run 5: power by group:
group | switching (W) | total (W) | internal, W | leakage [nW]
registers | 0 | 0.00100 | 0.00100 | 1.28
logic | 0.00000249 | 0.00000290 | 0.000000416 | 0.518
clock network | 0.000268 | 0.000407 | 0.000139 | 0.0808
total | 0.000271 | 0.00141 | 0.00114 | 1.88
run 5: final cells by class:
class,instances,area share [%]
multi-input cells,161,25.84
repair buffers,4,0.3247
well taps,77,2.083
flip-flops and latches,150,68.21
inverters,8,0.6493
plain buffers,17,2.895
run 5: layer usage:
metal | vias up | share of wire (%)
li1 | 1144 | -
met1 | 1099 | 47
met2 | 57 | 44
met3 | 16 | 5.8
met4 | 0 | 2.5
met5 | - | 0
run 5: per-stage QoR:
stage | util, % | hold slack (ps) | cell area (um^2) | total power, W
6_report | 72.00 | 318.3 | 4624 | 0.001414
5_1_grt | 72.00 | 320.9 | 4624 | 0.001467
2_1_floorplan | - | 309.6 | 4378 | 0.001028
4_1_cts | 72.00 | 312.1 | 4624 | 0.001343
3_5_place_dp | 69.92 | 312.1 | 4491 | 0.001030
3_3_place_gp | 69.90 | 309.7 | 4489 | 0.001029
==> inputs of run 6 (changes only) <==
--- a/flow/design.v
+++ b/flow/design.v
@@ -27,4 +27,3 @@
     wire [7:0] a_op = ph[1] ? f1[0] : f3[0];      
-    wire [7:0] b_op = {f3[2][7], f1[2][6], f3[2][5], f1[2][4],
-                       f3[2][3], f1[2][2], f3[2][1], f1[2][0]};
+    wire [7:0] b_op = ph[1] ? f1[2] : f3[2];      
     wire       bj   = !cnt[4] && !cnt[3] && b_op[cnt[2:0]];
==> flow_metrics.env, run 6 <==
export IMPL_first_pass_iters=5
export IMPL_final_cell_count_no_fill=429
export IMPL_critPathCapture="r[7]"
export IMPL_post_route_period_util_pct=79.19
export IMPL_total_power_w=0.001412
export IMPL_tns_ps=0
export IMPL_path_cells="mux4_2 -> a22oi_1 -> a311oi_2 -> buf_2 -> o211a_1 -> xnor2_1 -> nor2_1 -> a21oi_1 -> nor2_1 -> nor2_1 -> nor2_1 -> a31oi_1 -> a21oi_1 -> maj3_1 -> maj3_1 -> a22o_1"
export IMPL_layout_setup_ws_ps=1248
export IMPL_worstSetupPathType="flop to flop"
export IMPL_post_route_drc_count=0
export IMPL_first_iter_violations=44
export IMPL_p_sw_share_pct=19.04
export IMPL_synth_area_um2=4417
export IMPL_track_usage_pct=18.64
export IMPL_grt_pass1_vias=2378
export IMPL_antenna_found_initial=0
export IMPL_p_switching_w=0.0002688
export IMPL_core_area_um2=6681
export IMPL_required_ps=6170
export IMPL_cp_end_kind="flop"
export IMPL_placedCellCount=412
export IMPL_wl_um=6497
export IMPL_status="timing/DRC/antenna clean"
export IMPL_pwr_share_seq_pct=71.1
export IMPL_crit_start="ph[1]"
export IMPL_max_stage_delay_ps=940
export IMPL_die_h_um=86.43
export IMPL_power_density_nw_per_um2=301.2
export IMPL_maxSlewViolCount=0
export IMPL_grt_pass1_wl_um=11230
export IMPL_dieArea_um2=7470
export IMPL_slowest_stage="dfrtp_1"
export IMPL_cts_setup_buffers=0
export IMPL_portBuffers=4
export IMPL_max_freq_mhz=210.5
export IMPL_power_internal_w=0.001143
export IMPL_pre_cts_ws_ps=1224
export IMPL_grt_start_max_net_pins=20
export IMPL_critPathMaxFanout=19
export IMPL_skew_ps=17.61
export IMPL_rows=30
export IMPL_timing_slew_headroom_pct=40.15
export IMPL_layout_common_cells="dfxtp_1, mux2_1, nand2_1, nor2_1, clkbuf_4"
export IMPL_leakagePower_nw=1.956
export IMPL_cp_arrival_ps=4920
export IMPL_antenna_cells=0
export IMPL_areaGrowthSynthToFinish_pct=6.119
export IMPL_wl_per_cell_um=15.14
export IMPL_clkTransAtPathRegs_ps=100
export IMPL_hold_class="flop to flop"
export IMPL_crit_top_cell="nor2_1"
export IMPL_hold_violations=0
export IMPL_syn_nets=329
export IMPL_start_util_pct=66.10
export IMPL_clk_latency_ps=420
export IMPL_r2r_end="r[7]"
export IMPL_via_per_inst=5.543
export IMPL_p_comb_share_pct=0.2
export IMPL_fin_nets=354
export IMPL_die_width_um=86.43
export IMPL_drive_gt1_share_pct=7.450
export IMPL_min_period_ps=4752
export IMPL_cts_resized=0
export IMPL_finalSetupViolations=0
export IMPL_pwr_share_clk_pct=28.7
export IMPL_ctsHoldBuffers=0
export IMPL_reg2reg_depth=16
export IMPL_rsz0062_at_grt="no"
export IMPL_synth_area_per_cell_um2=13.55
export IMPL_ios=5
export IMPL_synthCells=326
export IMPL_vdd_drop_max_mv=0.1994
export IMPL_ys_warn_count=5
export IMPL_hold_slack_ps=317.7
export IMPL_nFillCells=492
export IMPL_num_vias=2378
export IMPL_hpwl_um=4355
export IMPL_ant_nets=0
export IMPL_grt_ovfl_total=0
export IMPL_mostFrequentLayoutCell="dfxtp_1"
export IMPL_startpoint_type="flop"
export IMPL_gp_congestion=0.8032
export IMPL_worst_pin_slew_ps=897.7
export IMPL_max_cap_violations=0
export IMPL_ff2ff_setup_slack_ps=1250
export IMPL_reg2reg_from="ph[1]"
Context: an optimization exercise on an open-source flow, tuned for small area and a short achievable clock period. The choices shown serve that exercise and are no tape-out recipe.
At most, simulation tests tie the RTL to the original design; equivalence was not proved.

Setup of v6:
==> flow/design.v <==
`timescale 1ns / 1ps
module pcpu(
    input clock,
    input enable,
    input reset,
    input start,
    input [15:0] i_datain,
    input [15:0] d_datain,
    output [7:0] i_addr,
    output [7:0] d_addr,
    output d_we,
    output [15:0] d_dataout
    );
    reg state;
    wire run = (state == 1'b1);
    reg w_halt;
    always @(posedge clock)
        if (reset)
            state <= 1'b0;
        else if (!run)
            state <= enable & start;
        else
            state <= enable & ~w_halt;
    reg [15:0] gr[0:7];
    reg [15:0] wdata;
    reg w_we;
    reg [2:0] w_dst;
    genvar g;
    generate
        for (g = 0; g < 8; g = g + 1) begin : rf
            always @(posedge clock)
                if (reset | (run & w_we & (w_dst == g)))
                    gr[g] <= wdata;
        end
    endgenerate
    reg [7:0] pc;
    reg [4:0] id_op;
    reg [10:0] id_f;
    reg [15:0] mem_c;
    wire taken;
    always @(posedge clock or posedge reset)
        if (reset) begin
            pc <= 8'b0;
            id_op <= 5'b0_0000;
        end else if (run) begin
            pc <= taken ? mem_c[7:0] : pc + 8'd1;
            id_op <= i_datain[15:11];
        end
    wire [4:0] f_op = i_datain[15:11];
    wire f_r1 = (f_op == 5'b1_0000) | (f_op == 5'b1_0011) | (f_op == 5'b0_1001) | (f_op == 5'b0_1011)
              | (f_op == 5'b1_1001) | (f_op[4:3] == 2'b11 && f_op[2:1] != 2'b00);
    wire f_store = (f_op == 5'b0_0011);
    reg [2:0] id_sa, id_sq;
    always @(posedge clock)
        if (run) begin
            id_f <= i_datain[10:0];
            id_sa <= f_r1 ? i_datain[10:8] : i_datain[6:4];
            id_sq <= f_store ? i_datain[10:8] : i_datain[2:0];
        end
    wire [4:0] op = id_op;
    wire [2:0] r1 = id_f[10:8];
    wire [7:0] imm = id_f[7:0];
    wire d_jump  = (op == 5'b1_1000);
    wire d_store = (op == 5'b0_0011);
    wire d_load  = (op == 5'b0_0010);
    wire d_shl   = (op == 5'b0_0100) | (op == 5'b0_0101);
    wire d_shr   = (op == 5'b0_0110) | (op == 5'b0_0111);
    wire d_and   = (op == 5'b0_1101);
    wire d_or    = (op == 5'b0_1110);
    wire d_xor   = (op == 5'b0_1111);
    wire d_subc  = (op == 5'b1_0010);
    wire d_addc  = (op == 5'b1_0001);
    wire d_sub   = (op == 5'b0_1010) | (op == 5'b0_1011) | (op == 5'b0_1100) | (op == 5'b1_0011);
    wire d_r3    = (op == 5'b0_1000) | (op == 5'b1_0001) | (op == 5'b0_1010) | (op == 5'b1_0010)
                 | (op == 5'b0_1100) | (op == 5'b0_1101) | (op == 5'b0_1110) | (op == 5'b0_1111);
    wire d_hi    = (op == 5'b1_0000) | (op == 5'b1_0011);
    wire d_v3    = d_load | d_store | d_shl | d_shr;
    wire d_fl    = d_shl | d_shr | d_and | d_or | d_xor | d_sub | d_subc | d_addc
                 | (op == 5'b0_1000) | (op == 5'b0_1001) | (op == 5'b1_0000);
    wire d_br    = (op[4:3] == 2'b11);
    wire d_halt  = (op == 5'b0_0001);
    wire [2:0] d_kind = d_load ? 3'd3 : d_store ? 3'd4 : d_br ? 3'd5 : d_halt ? 3'd6
                      : (op == 5'b0_1100) ? 3'd2 : d_fl ? 3'd1 : 3'd0;
    reg [15:0] port_a, port_q;
    integer r;
    always @(*) begin
        port_a = 16'b0;
        port_q = 16'b0;
        for (r = 0; r < 8; r = r + 1) begin
            port_a = port_a | (gr[r] & {16{(id_sa == r) & ~d_jump}});
            port_q = port_q | (gr[r] & {16{id_sq == r}});
        end
    end
    wire [15:0] rev_a;
    genvar k;
    generate
        for (k = 0; k < 16; k = k + 1) begin : rv
            assign rev_a[k] = port_a[15 - k];
        end
    endgenerate
    wire [15:0] a_next;
    assign a_next[15:8] = d_shl ? rev_a[15:8] : d_store ? port_q[7:0] : port_a[15:8];
    assign a_next[7:0]  = d_shl ? rev_a[7:0] : port_a[7:0];
    wire [15:0] b_val;
    assign b_val[3:0]  = d_r3 ? port_q[3:0] : d_hi ? 4'b0 : imm[3:0];
    assign b_val[7:4]  = d_r3 ? port_q[7:4] : (d_hi | d_v3) ? 4'b0 : imm[7:4];
    assign b_val[15:8] = (d_r3 | d_store) ? port_q[15:8] : d_hi ? imm : 8'b0;
    wire d_neg = d_sub | d_subc;
    reg [15:0] ex_a, ex_b;
    reg ex_and, ex_or, ex_xor, ex_shl, ex_shr, ex_ca, ex_cb;
    reg [2:0] ex_dst;
    reg [2:0] ex_k;
    always @(posedge clock)
        if (run) begin
            ex_a <= a_next;
            ex_b <= d_neg ? ~b_val : b_val;
            ex_and <= d_and;
            ex_or <= d_or;
            ex_xor <= d_xor;
            ex_shl <= d_shl;
            ex_shr <= d_shr;
            ex_ca <= d_addc | d_subc;
            ex_cb <= d_neg;
            ex_dst <= d_br ? op[2:0] : r1;
        end
    always @(posedge clock or posedge reset)
        if (reset) begin
            ex_k <= 3'd0;
        end else if (run) begin
            ex_k <= d_kind;
        end
    reg zf, nf, cf;
    wire ex_fl = (ex_k == 3'd1) | (ex_k == 3'd2);
    wire ex_st = (ex_k == 3'd4);
    wire ex_add = ~(ex_and | ex_or | ex_xor | ex_shl | ex_shr);
    wire cin = ex_ca ? (cf ^ ex_cb) : ex_cb;
    wire [17:0] sum18 = {1'b0, ex_a, 1'b1} + {1'b0, ex_b, cin};
    wire [15:0] sum = sum18[16:1];
    wire cout = sum18[17];
    wire [16:0] sh = {ex_a, cf} >> ex_b[3:0];
    reg [15:0] alu;
    integer j;
    always @(*)
        for (j = 0; j < 16; j = j + 1)
            alu[j] = (ex_add & sum[j])
                   | (ex_and & (ex_a[j] & ex_b[j]))
                   | (ex_or  & (ex_a[j] | ex_b[j]))
                   | (ex_xor & (ex_a[j] ^ ex_b[j]))
                   | (ex_shl & sh[16 - j])
                   | (ex_shr & sh[j + 1]);
    wire cf_next = (ex_add & (cout ^ ex_cb)) | ((ex_shl | ex_shr) & sh[0]);
    reg [7:0] smdr1;
    reg [2:0] m_dst;
    reg dw;
    reg [2:0] m_k;
    always @(posedge clock)
        if (run) begin
            mem_c[7:0] <= alu[7:0];
            mem_c[15:8] <= ex_st ? ex_b[15:8] : alu[15:8];
            smdr1 <= ex_a[15:8];
            m_dst <= ex_dst;
        end
    always @(posedge clock or posedge reset)
        if (reset) begin
            cf <= 1'b0;
            dw <= 1'b0;
            m_k <= 3'd0;
        end else if (run) begin
            if (ex_fl)
                cf <= cf_next;
            dw <= ex_st;
            m_k <= ex_k;
        end
    wire m_fl = (m_k == 3'd1) | (m_k == 3'd2);
    wire m_we = (m_k == 3'd1) | (m_k == 3'd3);
    wire m_ld = (m_k == 3'd3);
    wire m_br = (m_k == 3'd5);
    wire m_halt = (m_k == 3'd6);
    wire flag = m_dst[2] ? (m_dst[1] ? cf : nf) : zf;
    assign taken = m_br & ((m_dst[2:1] == 2'b00) | (flag ^ m_dst[0]));
    assign i_addr = pc;
    assign d_addr = mem_c[7:0];
    assign d_we = dw;
    assign d_dataout = {mem_c[15:8], smdr1};
    always @(posedge clock or posedge reset)
        if (reset) begin
            zf <= 1'b0;
            nf <= 1'b0;
            wdata <= 16'b0;
            w_halt <= 1'b0;
            w_we <= 1'b0;
        end else if (run) begin
            if (m_fl) begin
                zf <= (mem_c == 16'b0);
                nf <= mem_c[15];
            end
            wdata <= m_ld ? d_datain : mem_c;
            w_halt <= m_halt;
            w_we <= m_we;
        end
    always @(posedge clock)
        if (run)
            w_dst <= m_dst;
endmodule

##########

**WHAT THIS TASK INVOLVES**
Set down, exactly as they appear above, all lines from the one that has "export IMPL_hold_slack_ps=317.7" down to the one that has "export IMPL_ff2ff_setup_slack_ps=1250", including those two and no others.

**EXERCISE SOLUTION**
export IMPL_hold_slack_ps=317.7
export IMPL_nFillCells=492
export IMPL_num_vias=2378
export IMPL_hpwl_um=4355
export IMPL_ant_nets=0
export IMPL_grt_ovfl_total=0
export IMPL_mostFrequentLayoutCell="dfxtp_1"
export IMPL_startpoint_type="flop"
export IMPL_gp_congestion=0.8032
export IMPL_worst_pin_slew_ps=897.7
export IMPL_max_cap_violations=0
export IMPL_ff2ff_setup_slack_ps=1250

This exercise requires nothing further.